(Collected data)
-.-.-

### src/rtl/id_stage.sv
// RV32I decode stage: register file with WB bypass, load-use stall and a
// redirect FSM that squashes the entries fetched behind a control-flow instruction.
package core_pkg;
  typedef enum logic {NEXTPC = 1'b0, ALU_RESULT = 1'b1} pc_mux_t;

  typedef struct packed {
    logic        valid;
    logic [31:0] pc;
    logic [31:0] rs1_data;
    logic [31:0] rs2_data;
    logic [31:0] imm;
    logic [4:0]  rd;
    logic [6:0]  opcode;
    logic [2:0]  funct3;
    logic [6:0]  funct7;
    logic        mem_read;
    logic        mem_write;
    logic        reg_write;
    logic        ctrl_flow;
  } id_ex_t;
endpackage

module id_stage
  import core_pkg::*;
(
  input  logic        clock,
  input  logic        reset,
  input  logic        instr_valid_ip,
  input  logic [31:0] instr_data_ip,
  input  logic [31:0] instr_pc_addr_ip,
  input  logic        alu_result_valid_ip,
  input  logic        wb_we_ip,
  input  logic [4:0]  wb_rd_ip,
  input  logic [31:0] wb_data_ip,
  output logic        stall_op,
  output pc_mux_t     pc_mux_op,
  output logic        ex_valid_op,
  output logic [31:0] ex_pc_op,
  output logic [31:0] ex_rs1_data_op,
  output logic [31:0] ex_rs2_data_op,
  output logic [31:0] ex_imm_op,
  output logic [4:0]  ex_rd_op,
  output logic [6:0]  ex_opcode_op,
  output logic [2:0]  ex_funct3_op,
  output logic [6:0]  ex_funct7_op,
  output logic        ex_mem_read_op,
  output logic        ex_mem_write_op,
  output logic        ex_reg_write_op,
  output logic        ex_ctrl_flow_op,
  output logic        illegal_instr_op
);
  localparam logic [6:0] OP_LUI    = 7'b0110111;
  localparam logic [6:0] OP_AUIPC  = 7'b0010111;
  localparam logic [6:0] OP_JAL    = 7'b1101111;
  localparam logic [6:0] OP_JALR   = 7'b1100111;
  localparam logic [6:0] OP_BRANCH = 7'b1100011;
  localparam logic [6:0] OP_LOAD   = 7'b0000011;
  localparam logic [6:0] OP_STORE  = 7'b0100011;
  localparam logic [6:0] OP_IMM    = 7'b0010011;
  localparam logic [6:0] OP_OP     = 7'b0110011;

  typedef enum logic [1:0] {RUN, BR_WAIT, BR_FLUSH} state_t;

  state_t      state, state_nxt;
  logic [31:0] rf [32];
  id_ex_t      id_ex, id_ex_nxt;

  logic [31:0] instr;
  logic [6:0]  opcode;
  logic [4:0]  rs1, rs2;
  logic [31:0] imm_i, imm_s, imm_b, imm_u, imm_j, imm;
  logic [31:0] rs1_data, rs2_data;
  logic        legal, use_rs1, use_rs2, mem_read, mem_write, reg_write, ctrl_flow;
  logic        hazard, squash, issue, illegal;

  assign instr  = instr_data_ip;
  assign opcode = instr[6:0];
  assign rs1    = instr[19:15];
  assign rs2    = instr[24:20];

  assign imm_i = {{20{instr[31]}}, instr[31:20]};
  assign imm_s = {{20{instr[31]}}, instr[31:25], instr[11:7]};
  assign imm_b = {{19{instr[31]}}, instr[31], instr[7], instr[30:25], instr[11:8], 1'b0};
  assign imm_u = {instr[31:12], 12'h000};
  assign imm_j = {{11{instr[31]}}, instr[31], instr[19:12], instr[20], instr[30:21], 1'b0};

  always_comb begin
    legal     = 1'b1;
    use_rs1   = 1'b0;
    use_rs2   = 1'b0;
    mem_read  = 1'b0;
    mem_write = 1'b0;
    reg_write = 1'b0;
    ctrl_flow = 1'b0;
    imm       = '0;
    case (opcode)
      OP_LUI, OP_AUIPC: begin reg_write = 1'b1; imm = imm_u; end
      OP_JAL:    begin reg_write = 1'b1; ctrl_flow = 1'b1; imm = imm_j; end
      OP_JALR:   begin reg_write = 1'b1; ctrl_flow = 1'b1; use_rs1 = 1'b1; imm = imm_i; end
      OP_BRANCH: begin ctrl_flow = 1'b1; use_rs1 = 1'b1; use_rs2 = 1'b1; imm = imm_b; end
      OP_LOAD:   begin reg_write = 1'b1; mem_read = 1'b1; use_rs1 = 1'b1; imm = imm_i; end
      OP_STORE:  begin mem_write = 1'b1; use_rs1 = 1'b1; use_rs2 = 1'b1; imm = imm_s; end
      OP_IMM:    begin reg_write = 1'b1; use_rs1 = 1'b1; imm = imm_i; end
      OP_OP:     begin reg_write = 1'b1; use_rs1 = 1'b1; use_rs2 = 1'b1; end
      default:   legal = 1'b0;
    endcase
  end

  // Write-through: a WB write this cycle is visible to the decode reading it.
  assign rs1_data = (rs1 == 5'd0) ? '0 : (wb_we_ip && wb_rd_ip == rs1) ? wb_data_ip : rf[rs1];
  assign rs2_data = (rs2 == 5'd0) ? '0 : (wb_we_ip && wb_rd_ip == rs2) ? wb_data_ip : rf[rs2];

  always_ff @(posedge clock) begin
    if (reset) begin
      for (int i = 0; i < 32; i++) rf[i] <= '0;
    end else if (wb_we_ip && wb_rd_ip != 5'd0) begin
      rf[wb_rd_ip] <= wb_data_ip;
    end
  end

  assign hazard = instr_valid_ip && id_ex.valid && id_ex.mem_read && id_ex.rd != 5'd0 &&
                  ((use_rs1 && rs1 == id_ex.rd) || (use_rs2 && rs2 == id_ex.rd));
  assign issue   = (state == RUN) && instr_valid_ip && legal && !hazard;
  assign illegal = (state == RUN) && instr_valid_ip && !legal;
  assign stall_op = !reset && (state == RUN) && hazard;

  always_ff @(posedge clock) begin
    if (reset) state <= RUN;
    else       state <= state_nxt;
  end

  always_comb begin
    state_nxt = state;
    case (state)
      RUN:      if (issue && ctrl_flow) state_nxt = BR_WAIT;
      BR_WAIT:  if (alu_result_valid_ip) state_nxt = BR_FLUSH;
      BR_FLUSH: state_nxt = RUN;
      default:  state_nxt = RUN;
    endcase
  end

  always_comb begin
    pc_mux_op = NEXTPC;
    squash    = 1'b0;
    case (state)
      BR_WAIT:  begin pc_mux_op = ALU_RESULT; squash = 1'b1; end
      BR_FLUSH: squash = 1'b1;
      default:  ;
    endcase
    if (reset) pc_mux_op = NEXTPC;
  end

  always_comb begin
    id_ex_nxt = '0;
    if (issue && !squash) begin
      id_ex_nxt.valid     = 1'b1;
      id_ex_nxt.pc        = instr_pc_addr_ip;
      id_ex_nxt.rs1_data  = rs1_data;
      id_ex_nxt.rs2_data  = rs2_data;
      id_ex_nxt.imm       = imm;
      id_ex_nxt.rd        = reg_write ? instr[11:7] : 5'd0;
      id_ex_nxt.opcode    = opcode;
      id_ex_nxt.funct3    = instr[14:12];
      id_ex_nxt.funct7    = instr[31:25];
      id_ex_nxt.mem_read  = mem_read;
      id_ex_nxt.mem_write = mem_write;
      id_ex_nxt.reg_write = reg_write;
      id_ex_nxt.ctrl_flow = ctrl_flow;
    end
  end

  always_ff @(posedge clock) begin
    if (reset) begin
      id_ex            <= '0;
      illegal_instr_op <= 1'b0;
    end else begin
      id_ex            <= id_ex_nxt;
      illegal_instr_op <= illegal;
    end
  end

  assign ex_valid_op     = id_ex.valid;
  assign ex_pc_op        = id_ex.pc;
  assign ex_rs1_data_op  = id_ex.rs1_data;
  assign ex_rs2_data_op  = id_ex.rs2_data;
  assign ex_imm_op       = id_ex.imm;
  assign ex_rd_op        = id_ex.rd;
  assign ex_opcode_op    = id_ex.opcode;
  assign ex_funct3_op    = id_ex.funct3;
  assign ex_funct7_op    = id_ex.funct7;
  assign ex_mem_read_op  = id_ex.mem_read;
  assign ex_mem_write_op = id_ex.mem_write;
  assign ex_reg_write_op = id_ex.reg_write;
  assign ex_ctrl_flow_op = id_ex.ctrl_flow;
endmodule

### config.mk
export PLATFORM = sky130hd
export DESIGN_NAME = id_stage
export DESIGN_NICKNAME = d
export VERILOG_FILES = /design/src/rtl/id_stage.sv
export SDC_FILE = /design/constraint.sdc
export NUM_CORES = 2
export LEC_CHECK = 0
export CELL_PAD_IN_SITES_DETAIL_PLACEMENT = 0
export CELL_PAD_IN_SITES_GLOBAL_PLACEMENT = 1
export CORE_UTILIZATION = 45
export CTS_BUF_LIST = sky130_fd_sc_hd__clkbuf_4
export CTS_CLUSTER_SIZE = 12
export DETAILED_ROUTE_END_ITERATION = 6
export GPL_ROUTABILITY_DRIVEN = 0
export GPL_TIMING_DRIVEN = 1
export PLACE_DENSITY_LB_ADDON = 0.1
export REMOVE_ABC_BUFFERS = 1
export SETUP_SLACK_MARGIN = 0.15
export SLEW_MARGIN = 40
export SYNTH_ARGS = -nofsm -noshare
export SYNTH_HDL_FRONTEND = slang
export SYNTH_SLANG_ARGS = --single-unit
### constraint.sdc
create_clock -name clock -period 6.9 [get_ports clock]
set_input_delay 2.07 -clock clock [delete_from_list [all_inputs] [get_ports clock]]
set_output_delay 2.07 -clock clock [all_outputs]
set_load 0.01 [all_outputs]
==> qor.csv <==
metric;value;unit
status;completed;
Worst-Margin Slew;965;ps
setup repair after global routing missed its margin;false;
Crit-path slowest cell;clkdlybuf4s50_1;
GRT Total Usage;31.0;%
nets@finish;4457;
initial antenna violation count;18;
ys async rst share;0;%
final wirelength;204;mm
Leakage;0.0237;uW
Post-synth EDFFs;1024;
Synth Cell Area;0.0590;sq mm
crit start category;primary input;
GR Overflow Total;0;
worst min-delay path class;flip-flop to flip-flop;
Synth Warn #;0;
delay of the slowest critical-path stage;650;ps
# rows;132;
WHS;472;ps
cts hold-fix bufs;0;
Slew Viols, Final;0;
clk sinks;1182;
Top FF cell, synth;edfxtp_1;
CP Capture Type;output port;
Final ANT Viol Nets;0;
Yosys top cell area share;52.1;%
IO buf count;263;
Die Span X;364;um
cell taking the most area after synthesis;edfxtp_1;
Max-Cap Viols;0;
wire per inst;32.1;um
Clock Path Buffers;4;
# setup viols final;0;
critical path class;primary input to output port;
Most common cell on crit path;clkdlybuf4s50_1;
Max FO, Critical Path;9;
sequential share of the synthesized area;57.5;%
Core Area;0.130;sq mm
top post-synthesis cells by area;edfxtp_1, mux4_2, and2_1, dfxtp_1, clkbuf_1;
first-pass GRT wire length;287;mm
VDD IR max;0.156;mV
library cells used by synthesis;62;
layout cells sized above 1;29.3;%
fmax;0.159;GHz
Num CTS Buffers;342;
Synth Area per Inst;14.9;sq um
Rel. slew slack;35.6;%
CP cell instances;clkdlybuf4s50_1 -> nand4_1 -> a2111o_1 -> nand2_1 -> and4_1 -> clkdlybuf4s50_1;
crit share post-route;91.0;%
drt drc;0;
Top Ports;264;
later-pin clock latency in the skew report;1280;ps
TritonRoute pass-1 iters;5;
dpl hpwl;121;mm
Layout Skew;109;ps
PwrDens;246;mW/mm^2
#FFs+latches synth;1182;
final hold vios;0;
CTS tree;done;
routed vias;38600;
filler instances;11000;
Root Buffer;clkbuf_4;
CTS-repair resized insts;0;
Vias/cell;6.08;
largest net degree at the start of global routing;96;
Post-CTS Setup Inserts;0;
Initial Util;45.5;%
Critical Path AT;4210;ps
Max H-tree Level;5;
Reg clk slew, reported paths;60;ps
Area Overhead vs Synth;15.1;%
Final min period;6280;ps
die area;0.133;sq mm
Die Y;364;um
Initial DRC Count;4228;
Syn Inst Count;3948;
setup TNS;0;ps
vias in the first global route;38900;
Critical Path RT;4830;ps
-- layer usage --
metal  routed length, um  global-route usage, %  vias up  part of all wire (%)
li1                    -                      -    16200                     -
met1               81000                   41.4    19800                    40
met2               95400                   48.4     2149                    47
met3               18300                   6.65      392                   9.0
met4                8980                   14.7        6                   4.4
met5                  37                      0        -                 0.018
-- placed cells by master, fill, tap and decap left out, types with 7 or more instances in the layout --
cell and n:
a211oi_1 20, a21oi_1 58, a221oi_1 60, a22o_1 85, a22oi_1 79, and2_1 996
and3_1 55, buf_12 13, buf_2 16, buf_4 161, clkbuf_4 516, clkdlybuf4s50_1 244
clkinv_1 60, clkinv_2 8, conb_1 32, dfxtp_1 158, diode_2 11, edfxtp_1 1024
inv_1 7, mux4_2 512, nand2_1 47, nand2b_1 7, nand3_1 15, nor2_1 102
nor2_2 26, nor2_4 9, nor2b_1 11, nor3_1 16, nor3_2 21, nor3b_1 9
o21ai_0 31, o22ai_1 50, o311ai_0 10, or2_2 32, xnor2_1 8, xor2_1 12
-- cell usage after synthesis, types with 48 or more instances --
cell,n
edfxtp_1,1024
and2_1,999
mux4_2,512
clkbuf_1,274
dfxtp_1,158
nor2_1,136
a22o_1,85
buf_2,80
a22oi_1,79
a221oi_1,60
a21oi_1,58
and3_1,55
o22ai_1,50
nand2_1,48
-- kinds of logic after synthesis --
family / share of synthesized area [%]
buf+inv: 3.22
other cells: 0.00636
fa+ha+maj: 0.0848
compound gates: 5.17
mux: 19.7
xor+xnor: 0.297
flops: 57.5
simple gates: 14.1
-- final timing paths --
path | start | end | slack [ps] | cells after the start
max | instr_data_ip[5] | stall_op | 620 | 6
min | state[1] | state[1] | 470 | 2
max reg2reg | ex_rd_op[1] | ex_rs2_data_op[16] | 3730 | 8
min reg2reg | state[1] | state[1] | 470 | 2
-- sequential cells by signal, summed over array words and instances, names as in the netlist --
signal            count
ex_funct3_op          3
ex_rs2_data_op       32
ex_imm_op            32
ex_valid_op           1
ex_reg_write_op       1
ex_funct7_op          7
state                 2
ex_rs1_data_op       32
ex_opcode_op          7
illegal_instr_op      1
ex_mem_write_op       1
ex_pc_op             32
ex_ctrl_flow_op       1
ex_mem_read_op        1
ex_rd_op              5
rf                 1024
-- critical path, delay by kind of cell --
kind,cells,cell delay [ps]
buffers and inverters,2,1190
AO/OA/AOI/OAI,1,450
AND/OR/NAND/NOR,3,500
-- area by class of cell --
type | instances | area [sq um] | area share [%]
sequential | 1182 | 33900 | 49.9
clock inverter | 74 | 340 | 0.501
antenna | 11 | 27.5 | 0.0405
timing repair buffer | 438 | 4050 | 5.96
clock buffer | 516 | 3870 | 5.70
inverter | 7 | 26.3 | 0.0387
tap | 1742 | 2180 | 3.21
multi-input combinational | 2376 | 23500 | 34.6
-- power breakdown --
group / switching [uW] / leakage [uW] / internal, uW
logic: 1080 / 0.0102 / 799
registers: 170 / 0.0110 / 8110
clock network: 3070 / 0.00254 / 3460
-- stage by stage --
step | area, sq um | std cells | util, % | worst slack (ps) | power, uW
2_1_floorplan | 57200 | 3565 | - | 1830 | 9300
3_3_place_gp | 63700 | 5740 | 49.0 | 615 | 10300
3_5_place_dp | 63700 | 5745 | 49.1 | 633 | 10300
4_1_cts | 67900 | 6335 | 52.3 | 631 | 16800
5_1_grt | 67900 | 6342 | 52.3 | 526 | 17300
6_report | 67900 | 6346 | 52.3 | 620 | 16700
Power figures use the tool's default switching activity.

-.-.-

_Required work_: Every line above from the line with "export CTS_BUF_LIST = sky130_fd_sc_hd__clkbuf_4" to the line with "top post-synthesis cells", both included, must be reproduced exactly, and no other line may appear.

_Answer to this problem_:
export CTS_BUF_LIST = sky130_fd_sc_hd__clkbuf_4
export CTS_CLUSTER_SIZE = 12
export DETAILED_ROUTE_END_ITERATION = 6
export GPL_ROUTABILITY_DRIVEN = 0
export GPL_TIMING_DRIVEN = 1
export PLACE_DENSITY_LB_ADDON = 0.1
export REMOVE_ABC_BUFFERS = 1
export SETUP_SLACK_MARGIN = 0.15
export SLEW_MARGIN = 40
export SYNTH_ARGS = -nofsm -noshare
export SYNTH_HDL_FRONTEND = slang
export SYNTH_SLANG_ARGS = --single-unit
### constraint.sdc
create_clock -name clock -period 6.9 [get_ports clock]
set_input_delay 2.07 -clock clock [delete_from_list [all_inputs] [get_ports clock]]
set_output_delay 2.07 -clock clock [all_outputs]
set_load 0.01 [all_outputs]
==> qor.csv <==
metric;value;unit
status;completed;
Worst-Margin Slew;965;ps
setup repair after global routing missed its margin;false;
Crit-path slowest cell;clkdlybuf4s50_1;
GRT Total Usage;31.0;%
nets@finish;4457;
initial antenna violation count;18;
ys async rst share;0;%
final wirelength;204;mm
Leakage;0.0237;uW
Post-synth EDFFs;1024;
Synth Cell Area;0.0590;sq mm
crit start category;primary input;
GR Overflow Total;0;
worst min-delay path class;flip-flop to flip-flop;
Synth Warn #;0;
delay of the slowest critical-path stage;650;ps
# rows;132;
WHS;472;ps
cts hold-fix bufs;0;
Slew Viols, Final;0;
clk sinks;1182;
Top FF cell, synth;edfxtp_1;
CP Capture Type;output port;
Final ANT Viol Nets;0;
Yosys top cell area share;52.1;%
IO buf count;263;
Die Span X;364;um
cell taking the most area after synthesis;edfxtp_1;
Max-Cap Viols;0;
wire per inst;32.1;um
Clock Path Buffers;4;
# setup viols final;0;
critical path class;primary input to output port;
Most common cell on crit path;clkdlybuf4s50_1;
Max FO, Critical Path;9;
sequential share of the synthesized area;57.5;%
Core Area;0.130;sq mm
top post-synthesis cells by area;edfxtp_1, mux4_2, and2_1, dfxtp_1, clkbuf_1;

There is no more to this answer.